→ Task item: In the records below, find each line with "after" and copy it.

[[ Source data open ]]

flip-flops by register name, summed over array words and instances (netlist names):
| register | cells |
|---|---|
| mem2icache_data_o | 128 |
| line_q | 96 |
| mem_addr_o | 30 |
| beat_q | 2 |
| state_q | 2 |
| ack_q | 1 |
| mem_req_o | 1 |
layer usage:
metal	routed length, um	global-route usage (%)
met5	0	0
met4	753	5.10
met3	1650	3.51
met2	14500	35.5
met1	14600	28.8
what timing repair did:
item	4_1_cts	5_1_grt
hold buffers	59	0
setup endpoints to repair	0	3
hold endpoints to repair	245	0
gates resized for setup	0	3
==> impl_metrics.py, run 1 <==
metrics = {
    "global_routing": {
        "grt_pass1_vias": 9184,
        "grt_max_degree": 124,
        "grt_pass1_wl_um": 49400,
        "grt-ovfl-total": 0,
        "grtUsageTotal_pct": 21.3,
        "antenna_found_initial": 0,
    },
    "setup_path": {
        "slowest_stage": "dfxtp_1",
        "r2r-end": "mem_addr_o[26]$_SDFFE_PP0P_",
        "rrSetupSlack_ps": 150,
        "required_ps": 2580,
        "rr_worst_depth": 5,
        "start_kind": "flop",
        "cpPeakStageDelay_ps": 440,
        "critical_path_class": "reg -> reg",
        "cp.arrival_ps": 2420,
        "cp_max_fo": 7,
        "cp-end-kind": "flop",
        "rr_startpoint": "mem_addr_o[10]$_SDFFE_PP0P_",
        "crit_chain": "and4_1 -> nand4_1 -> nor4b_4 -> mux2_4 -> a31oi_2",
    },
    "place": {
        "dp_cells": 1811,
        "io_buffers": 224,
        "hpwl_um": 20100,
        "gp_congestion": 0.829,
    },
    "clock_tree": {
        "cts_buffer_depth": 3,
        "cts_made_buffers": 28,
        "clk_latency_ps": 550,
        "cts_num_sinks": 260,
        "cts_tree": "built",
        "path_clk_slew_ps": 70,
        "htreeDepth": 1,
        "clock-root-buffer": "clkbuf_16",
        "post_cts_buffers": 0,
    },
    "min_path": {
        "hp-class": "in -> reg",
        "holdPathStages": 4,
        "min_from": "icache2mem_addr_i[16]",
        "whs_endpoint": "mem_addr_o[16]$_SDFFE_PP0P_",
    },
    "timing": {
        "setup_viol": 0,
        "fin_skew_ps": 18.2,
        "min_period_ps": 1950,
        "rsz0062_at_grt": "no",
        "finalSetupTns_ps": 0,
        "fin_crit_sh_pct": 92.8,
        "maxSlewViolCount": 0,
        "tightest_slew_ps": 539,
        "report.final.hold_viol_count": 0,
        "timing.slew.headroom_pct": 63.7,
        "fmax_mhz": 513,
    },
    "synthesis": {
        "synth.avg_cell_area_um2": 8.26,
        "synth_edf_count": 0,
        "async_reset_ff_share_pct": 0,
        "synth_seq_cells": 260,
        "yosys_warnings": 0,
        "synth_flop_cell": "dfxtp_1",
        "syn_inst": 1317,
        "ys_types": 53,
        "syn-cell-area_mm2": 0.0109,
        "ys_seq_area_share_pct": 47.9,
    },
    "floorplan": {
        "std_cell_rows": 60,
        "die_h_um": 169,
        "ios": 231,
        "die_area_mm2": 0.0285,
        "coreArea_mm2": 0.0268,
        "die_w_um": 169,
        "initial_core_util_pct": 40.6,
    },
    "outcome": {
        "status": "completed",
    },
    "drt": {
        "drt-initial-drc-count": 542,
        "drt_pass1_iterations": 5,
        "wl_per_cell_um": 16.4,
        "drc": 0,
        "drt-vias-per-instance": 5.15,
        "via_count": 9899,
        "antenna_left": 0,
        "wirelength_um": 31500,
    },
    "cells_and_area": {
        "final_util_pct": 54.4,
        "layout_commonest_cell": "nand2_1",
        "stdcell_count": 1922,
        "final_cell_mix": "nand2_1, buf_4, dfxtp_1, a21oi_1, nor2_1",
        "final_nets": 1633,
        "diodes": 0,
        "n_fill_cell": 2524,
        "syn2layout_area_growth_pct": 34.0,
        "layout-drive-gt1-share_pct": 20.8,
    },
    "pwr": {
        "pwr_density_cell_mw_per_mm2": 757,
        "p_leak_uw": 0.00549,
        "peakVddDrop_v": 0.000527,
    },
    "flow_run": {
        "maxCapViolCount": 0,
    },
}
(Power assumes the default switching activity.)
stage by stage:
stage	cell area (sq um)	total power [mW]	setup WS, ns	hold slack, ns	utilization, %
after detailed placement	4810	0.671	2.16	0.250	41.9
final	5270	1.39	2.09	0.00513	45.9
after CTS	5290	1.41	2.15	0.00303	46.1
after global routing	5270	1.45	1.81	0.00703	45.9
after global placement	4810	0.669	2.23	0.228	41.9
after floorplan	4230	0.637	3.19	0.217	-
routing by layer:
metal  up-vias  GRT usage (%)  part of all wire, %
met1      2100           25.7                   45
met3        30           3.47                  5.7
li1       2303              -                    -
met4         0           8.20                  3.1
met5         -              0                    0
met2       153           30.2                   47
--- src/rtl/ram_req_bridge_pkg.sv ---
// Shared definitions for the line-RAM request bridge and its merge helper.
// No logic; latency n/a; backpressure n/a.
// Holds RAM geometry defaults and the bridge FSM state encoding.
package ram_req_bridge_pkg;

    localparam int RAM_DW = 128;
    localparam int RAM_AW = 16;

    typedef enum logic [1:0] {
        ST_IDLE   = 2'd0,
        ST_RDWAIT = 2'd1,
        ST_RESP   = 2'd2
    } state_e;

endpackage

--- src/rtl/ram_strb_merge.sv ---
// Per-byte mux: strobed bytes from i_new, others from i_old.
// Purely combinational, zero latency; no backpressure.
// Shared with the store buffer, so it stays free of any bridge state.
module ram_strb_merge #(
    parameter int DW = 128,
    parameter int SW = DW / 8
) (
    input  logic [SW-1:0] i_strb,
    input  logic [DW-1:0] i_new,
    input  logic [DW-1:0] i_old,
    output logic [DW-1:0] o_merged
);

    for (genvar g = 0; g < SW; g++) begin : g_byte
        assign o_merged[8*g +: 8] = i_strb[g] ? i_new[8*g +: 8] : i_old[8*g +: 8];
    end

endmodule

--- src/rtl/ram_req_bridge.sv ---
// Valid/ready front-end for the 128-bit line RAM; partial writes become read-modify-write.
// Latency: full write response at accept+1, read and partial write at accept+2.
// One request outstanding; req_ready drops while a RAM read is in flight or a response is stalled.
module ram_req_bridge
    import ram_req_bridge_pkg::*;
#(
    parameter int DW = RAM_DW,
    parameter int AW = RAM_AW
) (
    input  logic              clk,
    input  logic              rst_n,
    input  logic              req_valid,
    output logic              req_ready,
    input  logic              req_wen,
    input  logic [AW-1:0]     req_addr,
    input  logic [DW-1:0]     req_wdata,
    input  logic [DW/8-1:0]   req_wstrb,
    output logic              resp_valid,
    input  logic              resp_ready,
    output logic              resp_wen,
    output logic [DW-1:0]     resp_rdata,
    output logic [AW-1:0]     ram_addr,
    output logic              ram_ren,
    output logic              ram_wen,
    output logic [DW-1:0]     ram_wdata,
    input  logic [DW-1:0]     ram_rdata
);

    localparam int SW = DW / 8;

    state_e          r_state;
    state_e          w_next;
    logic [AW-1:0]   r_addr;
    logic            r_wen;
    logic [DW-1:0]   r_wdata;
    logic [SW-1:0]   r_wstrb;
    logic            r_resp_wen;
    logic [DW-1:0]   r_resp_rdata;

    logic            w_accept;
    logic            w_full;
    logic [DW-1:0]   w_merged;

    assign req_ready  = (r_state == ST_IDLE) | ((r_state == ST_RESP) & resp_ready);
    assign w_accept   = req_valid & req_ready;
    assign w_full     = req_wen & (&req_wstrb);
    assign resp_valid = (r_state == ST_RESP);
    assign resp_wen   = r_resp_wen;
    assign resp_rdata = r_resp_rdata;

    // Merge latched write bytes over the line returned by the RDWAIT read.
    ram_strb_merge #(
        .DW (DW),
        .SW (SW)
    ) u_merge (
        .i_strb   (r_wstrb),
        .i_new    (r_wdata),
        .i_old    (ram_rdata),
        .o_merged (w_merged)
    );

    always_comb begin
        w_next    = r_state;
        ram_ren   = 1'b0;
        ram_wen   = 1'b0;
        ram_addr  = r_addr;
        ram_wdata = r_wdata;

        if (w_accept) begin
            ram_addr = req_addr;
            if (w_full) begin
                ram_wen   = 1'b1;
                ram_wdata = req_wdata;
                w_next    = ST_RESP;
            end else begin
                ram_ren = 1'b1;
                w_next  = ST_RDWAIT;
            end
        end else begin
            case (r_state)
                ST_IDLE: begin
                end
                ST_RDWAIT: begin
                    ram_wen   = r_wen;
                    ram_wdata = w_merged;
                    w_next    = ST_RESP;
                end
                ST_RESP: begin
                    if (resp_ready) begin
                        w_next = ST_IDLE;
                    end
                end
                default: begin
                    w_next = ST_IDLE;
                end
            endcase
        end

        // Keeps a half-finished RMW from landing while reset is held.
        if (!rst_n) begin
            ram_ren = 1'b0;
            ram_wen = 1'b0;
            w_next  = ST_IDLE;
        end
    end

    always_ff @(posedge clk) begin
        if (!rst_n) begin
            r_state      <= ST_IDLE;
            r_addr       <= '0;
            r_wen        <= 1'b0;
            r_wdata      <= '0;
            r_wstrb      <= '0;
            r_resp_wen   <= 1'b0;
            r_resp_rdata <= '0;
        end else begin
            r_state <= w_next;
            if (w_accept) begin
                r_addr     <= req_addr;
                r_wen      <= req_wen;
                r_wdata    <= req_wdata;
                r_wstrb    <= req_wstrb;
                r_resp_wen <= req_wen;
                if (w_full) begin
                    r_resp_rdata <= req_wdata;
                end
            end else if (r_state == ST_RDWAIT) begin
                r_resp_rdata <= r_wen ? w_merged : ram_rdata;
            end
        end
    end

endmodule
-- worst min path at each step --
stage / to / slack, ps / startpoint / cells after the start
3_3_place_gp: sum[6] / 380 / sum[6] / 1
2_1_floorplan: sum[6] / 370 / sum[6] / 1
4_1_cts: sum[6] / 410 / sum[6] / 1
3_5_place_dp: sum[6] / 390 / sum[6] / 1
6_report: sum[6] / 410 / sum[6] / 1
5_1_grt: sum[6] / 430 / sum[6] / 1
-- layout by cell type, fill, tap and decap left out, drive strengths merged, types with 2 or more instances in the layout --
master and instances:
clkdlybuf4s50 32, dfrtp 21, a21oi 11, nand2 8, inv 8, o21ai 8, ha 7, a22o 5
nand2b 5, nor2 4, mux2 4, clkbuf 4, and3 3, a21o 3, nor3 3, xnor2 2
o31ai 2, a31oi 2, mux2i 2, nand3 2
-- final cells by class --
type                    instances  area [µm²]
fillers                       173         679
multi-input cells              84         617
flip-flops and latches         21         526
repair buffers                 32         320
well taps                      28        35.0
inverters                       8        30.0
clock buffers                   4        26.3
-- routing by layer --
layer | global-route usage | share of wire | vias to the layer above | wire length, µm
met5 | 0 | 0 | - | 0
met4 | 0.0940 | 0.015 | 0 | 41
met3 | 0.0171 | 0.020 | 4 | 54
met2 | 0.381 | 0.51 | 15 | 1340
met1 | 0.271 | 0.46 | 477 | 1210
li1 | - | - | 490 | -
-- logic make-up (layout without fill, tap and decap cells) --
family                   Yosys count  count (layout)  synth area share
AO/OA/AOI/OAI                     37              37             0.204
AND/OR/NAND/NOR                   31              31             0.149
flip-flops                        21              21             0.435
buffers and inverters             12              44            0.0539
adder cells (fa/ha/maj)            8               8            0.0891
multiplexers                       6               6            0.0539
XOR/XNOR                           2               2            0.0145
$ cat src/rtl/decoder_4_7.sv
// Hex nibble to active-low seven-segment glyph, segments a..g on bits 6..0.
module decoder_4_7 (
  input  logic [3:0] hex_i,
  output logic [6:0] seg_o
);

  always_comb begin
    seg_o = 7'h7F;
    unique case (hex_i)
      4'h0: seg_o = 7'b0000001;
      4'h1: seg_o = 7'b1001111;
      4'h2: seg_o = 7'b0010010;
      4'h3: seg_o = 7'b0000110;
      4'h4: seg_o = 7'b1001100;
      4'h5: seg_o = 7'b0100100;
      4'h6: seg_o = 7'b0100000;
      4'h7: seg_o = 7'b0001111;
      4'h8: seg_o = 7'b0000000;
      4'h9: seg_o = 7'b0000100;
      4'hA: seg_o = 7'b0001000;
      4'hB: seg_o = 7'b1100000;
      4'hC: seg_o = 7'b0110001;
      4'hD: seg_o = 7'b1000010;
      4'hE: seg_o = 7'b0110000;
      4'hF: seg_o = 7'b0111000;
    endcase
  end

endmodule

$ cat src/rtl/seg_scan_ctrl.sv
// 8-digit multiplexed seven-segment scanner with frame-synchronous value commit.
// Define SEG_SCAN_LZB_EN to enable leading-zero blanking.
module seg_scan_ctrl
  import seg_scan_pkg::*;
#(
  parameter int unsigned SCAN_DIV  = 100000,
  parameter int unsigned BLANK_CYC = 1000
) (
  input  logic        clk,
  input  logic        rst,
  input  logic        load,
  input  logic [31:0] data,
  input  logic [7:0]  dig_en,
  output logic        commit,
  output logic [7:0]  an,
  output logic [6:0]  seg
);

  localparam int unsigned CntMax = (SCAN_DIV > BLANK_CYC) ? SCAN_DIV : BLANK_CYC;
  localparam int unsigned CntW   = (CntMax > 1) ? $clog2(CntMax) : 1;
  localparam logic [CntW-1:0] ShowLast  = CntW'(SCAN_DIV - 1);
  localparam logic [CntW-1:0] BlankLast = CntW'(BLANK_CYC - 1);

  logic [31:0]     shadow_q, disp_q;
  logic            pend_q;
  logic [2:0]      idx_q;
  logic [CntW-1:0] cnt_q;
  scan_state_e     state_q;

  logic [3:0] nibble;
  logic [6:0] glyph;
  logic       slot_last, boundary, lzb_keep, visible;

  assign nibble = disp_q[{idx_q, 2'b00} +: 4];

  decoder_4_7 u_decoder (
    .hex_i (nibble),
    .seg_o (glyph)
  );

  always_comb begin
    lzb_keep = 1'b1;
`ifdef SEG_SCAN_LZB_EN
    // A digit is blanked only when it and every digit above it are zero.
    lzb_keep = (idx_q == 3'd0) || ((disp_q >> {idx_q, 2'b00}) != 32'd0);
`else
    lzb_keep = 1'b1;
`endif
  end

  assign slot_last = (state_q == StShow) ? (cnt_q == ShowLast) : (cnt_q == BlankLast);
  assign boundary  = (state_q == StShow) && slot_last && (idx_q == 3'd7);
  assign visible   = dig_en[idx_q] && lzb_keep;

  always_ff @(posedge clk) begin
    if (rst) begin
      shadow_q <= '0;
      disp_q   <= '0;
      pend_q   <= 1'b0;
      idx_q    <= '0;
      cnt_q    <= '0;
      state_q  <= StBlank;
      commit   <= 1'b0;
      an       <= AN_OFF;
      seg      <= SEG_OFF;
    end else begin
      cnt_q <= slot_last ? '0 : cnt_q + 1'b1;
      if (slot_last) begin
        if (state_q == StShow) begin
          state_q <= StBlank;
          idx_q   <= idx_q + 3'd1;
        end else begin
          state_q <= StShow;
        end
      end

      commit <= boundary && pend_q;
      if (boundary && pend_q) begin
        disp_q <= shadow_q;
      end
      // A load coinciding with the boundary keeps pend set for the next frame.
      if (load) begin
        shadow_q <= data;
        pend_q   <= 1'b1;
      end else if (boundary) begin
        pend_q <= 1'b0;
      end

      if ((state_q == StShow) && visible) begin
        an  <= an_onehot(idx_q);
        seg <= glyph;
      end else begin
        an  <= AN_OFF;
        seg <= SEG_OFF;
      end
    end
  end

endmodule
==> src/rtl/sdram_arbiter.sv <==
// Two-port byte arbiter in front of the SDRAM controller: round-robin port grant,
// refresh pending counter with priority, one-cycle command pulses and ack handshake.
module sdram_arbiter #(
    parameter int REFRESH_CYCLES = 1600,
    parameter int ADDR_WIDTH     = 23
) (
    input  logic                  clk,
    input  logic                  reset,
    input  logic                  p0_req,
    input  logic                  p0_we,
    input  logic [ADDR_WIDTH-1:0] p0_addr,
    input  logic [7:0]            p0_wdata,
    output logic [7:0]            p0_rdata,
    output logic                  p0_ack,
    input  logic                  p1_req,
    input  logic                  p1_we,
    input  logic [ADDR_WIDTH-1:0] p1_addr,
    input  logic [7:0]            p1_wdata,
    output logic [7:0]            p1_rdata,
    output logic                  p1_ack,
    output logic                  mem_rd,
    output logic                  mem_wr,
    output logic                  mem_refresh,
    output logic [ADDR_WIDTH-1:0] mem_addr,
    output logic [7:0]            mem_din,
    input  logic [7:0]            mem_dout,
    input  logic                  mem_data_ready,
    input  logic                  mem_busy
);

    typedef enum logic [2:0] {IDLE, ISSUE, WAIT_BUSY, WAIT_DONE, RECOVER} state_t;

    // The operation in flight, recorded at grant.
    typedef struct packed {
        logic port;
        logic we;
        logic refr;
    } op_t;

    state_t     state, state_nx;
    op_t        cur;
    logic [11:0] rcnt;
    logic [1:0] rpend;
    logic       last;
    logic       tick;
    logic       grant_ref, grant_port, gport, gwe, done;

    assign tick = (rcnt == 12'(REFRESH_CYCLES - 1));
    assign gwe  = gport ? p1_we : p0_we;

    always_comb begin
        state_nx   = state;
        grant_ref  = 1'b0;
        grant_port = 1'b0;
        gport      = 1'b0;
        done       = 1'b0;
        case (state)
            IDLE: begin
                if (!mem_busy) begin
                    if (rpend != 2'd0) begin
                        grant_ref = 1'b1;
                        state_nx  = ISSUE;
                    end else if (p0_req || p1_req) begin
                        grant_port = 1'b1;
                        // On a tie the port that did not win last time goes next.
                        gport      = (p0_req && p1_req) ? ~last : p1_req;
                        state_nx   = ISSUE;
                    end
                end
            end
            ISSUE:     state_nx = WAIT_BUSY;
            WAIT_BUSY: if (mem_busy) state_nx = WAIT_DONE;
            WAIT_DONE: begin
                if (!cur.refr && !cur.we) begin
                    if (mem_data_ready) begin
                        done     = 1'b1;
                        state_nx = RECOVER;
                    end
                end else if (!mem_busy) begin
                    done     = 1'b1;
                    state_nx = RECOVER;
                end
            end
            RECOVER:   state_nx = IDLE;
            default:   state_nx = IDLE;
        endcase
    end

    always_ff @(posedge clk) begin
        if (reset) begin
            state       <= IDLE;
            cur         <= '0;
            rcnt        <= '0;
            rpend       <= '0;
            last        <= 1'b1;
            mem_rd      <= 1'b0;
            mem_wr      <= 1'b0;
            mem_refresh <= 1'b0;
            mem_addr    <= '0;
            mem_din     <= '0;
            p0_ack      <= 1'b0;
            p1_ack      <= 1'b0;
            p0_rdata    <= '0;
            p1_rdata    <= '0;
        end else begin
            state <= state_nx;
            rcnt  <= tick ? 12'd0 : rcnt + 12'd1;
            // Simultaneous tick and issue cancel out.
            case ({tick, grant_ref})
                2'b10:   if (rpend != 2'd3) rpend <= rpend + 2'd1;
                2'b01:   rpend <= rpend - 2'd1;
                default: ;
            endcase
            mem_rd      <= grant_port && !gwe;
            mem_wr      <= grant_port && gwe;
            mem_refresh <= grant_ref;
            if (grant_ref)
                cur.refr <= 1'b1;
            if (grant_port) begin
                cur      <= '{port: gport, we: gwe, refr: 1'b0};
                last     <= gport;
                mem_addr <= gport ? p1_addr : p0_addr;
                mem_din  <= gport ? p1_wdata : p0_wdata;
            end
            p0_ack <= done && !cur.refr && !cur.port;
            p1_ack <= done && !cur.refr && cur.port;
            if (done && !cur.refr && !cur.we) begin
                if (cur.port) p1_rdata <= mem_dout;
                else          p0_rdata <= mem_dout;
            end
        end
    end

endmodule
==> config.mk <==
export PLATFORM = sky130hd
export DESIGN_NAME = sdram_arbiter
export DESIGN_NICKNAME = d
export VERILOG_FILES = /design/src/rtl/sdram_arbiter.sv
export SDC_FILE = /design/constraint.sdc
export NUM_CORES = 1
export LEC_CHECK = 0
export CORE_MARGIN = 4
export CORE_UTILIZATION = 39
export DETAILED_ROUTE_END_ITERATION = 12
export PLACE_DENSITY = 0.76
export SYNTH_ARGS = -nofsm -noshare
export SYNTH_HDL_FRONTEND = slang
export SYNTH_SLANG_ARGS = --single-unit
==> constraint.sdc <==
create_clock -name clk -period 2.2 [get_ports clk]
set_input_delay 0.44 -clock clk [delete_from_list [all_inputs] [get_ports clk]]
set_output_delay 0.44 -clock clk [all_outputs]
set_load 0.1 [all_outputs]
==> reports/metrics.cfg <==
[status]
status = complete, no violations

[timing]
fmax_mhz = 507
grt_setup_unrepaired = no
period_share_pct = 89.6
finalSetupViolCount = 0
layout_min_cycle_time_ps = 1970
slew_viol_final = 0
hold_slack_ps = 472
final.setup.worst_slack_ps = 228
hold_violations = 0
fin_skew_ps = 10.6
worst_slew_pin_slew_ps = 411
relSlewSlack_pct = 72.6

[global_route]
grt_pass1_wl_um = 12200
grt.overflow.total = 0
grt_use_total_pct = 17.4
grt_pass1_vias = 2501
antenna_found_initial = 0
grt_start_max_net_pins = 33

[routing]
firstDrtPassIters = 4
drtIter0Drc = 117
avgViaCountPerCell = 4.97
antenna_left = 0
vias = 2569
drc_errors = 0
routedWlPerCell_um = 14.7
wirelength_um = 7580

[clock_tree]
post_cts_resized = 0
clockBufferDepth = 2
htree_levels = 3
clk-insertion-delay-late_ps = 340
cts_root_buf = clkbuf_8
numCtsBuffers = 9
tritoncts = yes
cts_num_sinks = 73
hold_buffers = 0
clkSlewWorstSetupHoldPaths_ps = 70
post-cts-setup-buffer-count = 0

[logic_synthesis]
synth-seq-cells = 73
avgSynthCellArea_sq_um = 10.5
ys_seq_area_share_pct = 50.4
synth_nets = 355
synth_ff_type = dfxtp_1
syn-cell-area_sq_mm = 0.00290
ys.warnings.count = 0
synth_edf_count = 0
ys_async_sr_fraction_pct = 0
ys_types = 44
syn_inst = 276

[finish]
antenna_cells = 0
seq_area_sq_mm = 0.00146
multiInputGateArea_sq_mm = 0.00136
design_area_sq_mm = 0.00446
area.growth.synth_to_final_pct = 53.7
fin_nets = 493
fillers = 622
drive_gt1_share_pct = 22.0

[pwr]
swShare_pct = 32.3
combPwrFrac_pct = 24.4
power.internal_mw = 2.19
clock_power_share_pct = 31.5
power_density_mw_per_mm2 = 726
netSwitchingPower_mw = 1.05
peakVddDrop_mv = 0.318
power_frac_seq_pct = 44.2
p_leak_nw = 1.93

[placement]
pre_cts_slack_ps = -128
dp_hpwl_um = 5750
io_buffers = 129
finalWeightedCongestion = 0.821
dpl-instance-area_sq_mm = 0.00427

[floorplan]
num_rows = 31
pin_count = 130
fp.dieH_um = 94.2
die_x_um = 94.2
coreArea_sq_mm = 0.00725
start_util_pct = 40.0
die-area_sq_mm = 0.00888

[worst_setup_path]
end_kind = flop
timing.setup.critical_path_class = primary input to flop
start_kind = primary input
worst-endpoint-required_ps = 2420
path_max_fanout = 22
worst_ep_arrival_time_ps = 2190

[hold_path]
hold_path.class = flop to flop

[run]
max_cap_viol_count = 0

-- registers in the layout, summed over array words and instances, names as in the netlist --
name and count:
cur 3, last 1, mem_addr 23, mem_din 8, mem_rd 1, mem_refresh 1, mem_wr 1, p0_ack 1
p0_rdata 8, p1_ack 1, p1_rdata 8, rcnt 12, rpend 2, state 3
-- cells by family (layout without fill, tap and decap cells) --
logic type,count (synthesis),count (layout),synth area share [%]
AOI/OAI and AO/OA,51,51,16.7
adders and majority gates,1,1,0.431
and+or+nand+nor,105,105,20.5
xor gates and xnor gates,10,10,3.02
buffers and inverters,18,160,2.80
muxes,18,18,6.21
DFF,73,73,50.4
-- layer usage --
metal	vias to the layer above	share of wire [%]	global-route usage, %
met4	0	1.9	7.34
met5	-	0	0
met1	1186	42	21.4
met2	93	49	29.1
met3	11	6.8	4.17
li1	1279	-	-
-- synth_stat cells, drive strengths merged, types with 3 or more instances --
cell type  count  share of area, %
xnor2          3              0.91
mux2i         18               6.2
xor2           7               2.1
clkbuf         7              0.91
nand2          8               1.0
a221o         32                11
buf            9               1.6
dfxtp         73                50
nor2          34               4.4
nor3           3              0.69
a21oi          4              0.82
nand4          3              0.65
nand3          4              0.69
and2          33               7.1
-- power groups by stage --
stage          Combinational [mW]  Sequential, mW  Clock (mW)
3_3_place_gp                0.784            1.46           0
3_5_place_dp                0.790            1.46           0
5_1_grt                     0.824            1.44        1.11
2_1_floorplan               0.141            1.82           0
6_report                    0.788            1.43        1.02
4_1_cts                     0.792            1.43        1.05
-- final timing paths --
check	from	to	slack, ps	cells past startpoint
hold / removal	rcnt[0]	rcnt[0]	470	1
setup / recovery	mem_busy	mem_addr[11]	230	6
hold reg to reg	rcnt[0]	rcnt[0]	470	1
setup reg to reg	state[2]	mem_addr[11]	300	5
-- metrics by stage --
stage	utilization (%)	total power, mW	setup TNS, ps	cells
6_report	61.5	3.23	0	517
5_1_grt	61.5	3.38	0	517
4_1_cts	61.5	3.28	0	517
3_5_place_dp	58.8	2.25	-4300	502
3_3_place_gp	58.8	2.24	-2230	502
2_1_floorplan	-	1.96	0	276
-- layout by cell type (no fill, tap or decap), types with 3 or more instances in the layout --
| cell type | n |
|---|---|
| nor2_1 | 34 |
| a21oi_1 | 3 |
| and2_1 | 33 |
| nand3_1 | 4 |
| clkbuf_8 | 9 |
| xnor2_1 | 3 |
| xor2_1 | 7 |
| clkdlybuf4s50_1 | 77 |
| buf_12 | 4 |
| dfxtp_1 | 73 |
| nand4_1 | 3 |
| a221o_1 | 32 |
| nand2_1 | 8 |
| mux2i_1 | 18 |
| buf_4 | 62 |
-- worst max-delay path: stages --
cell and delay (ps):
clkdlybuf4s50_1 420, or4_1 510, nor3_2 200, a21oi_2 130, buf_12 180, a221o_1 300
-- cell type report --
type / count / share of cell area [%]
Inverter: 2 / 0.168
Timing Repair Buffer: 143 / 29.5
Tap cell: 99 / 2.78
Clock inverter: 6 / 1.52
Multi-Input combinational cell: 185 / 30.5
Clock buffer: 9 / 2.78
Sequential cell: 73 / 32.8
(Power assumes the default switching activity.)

[[ Source data closed ]]

→ Completed exercise:
after detailed placement	4810	0.671	2.16	0.250	41.9
after CTS	5290	1.41	2.15	0.00303	46.1
after global routing	5270	1.45	1.81	0.00703	45.9
after global placement	4810	0.669	2.23	0.228	41.9
after floorplan	4230	0.637	3.19	0.217	-
stage / to / slack, ps / startpoint / cells after the start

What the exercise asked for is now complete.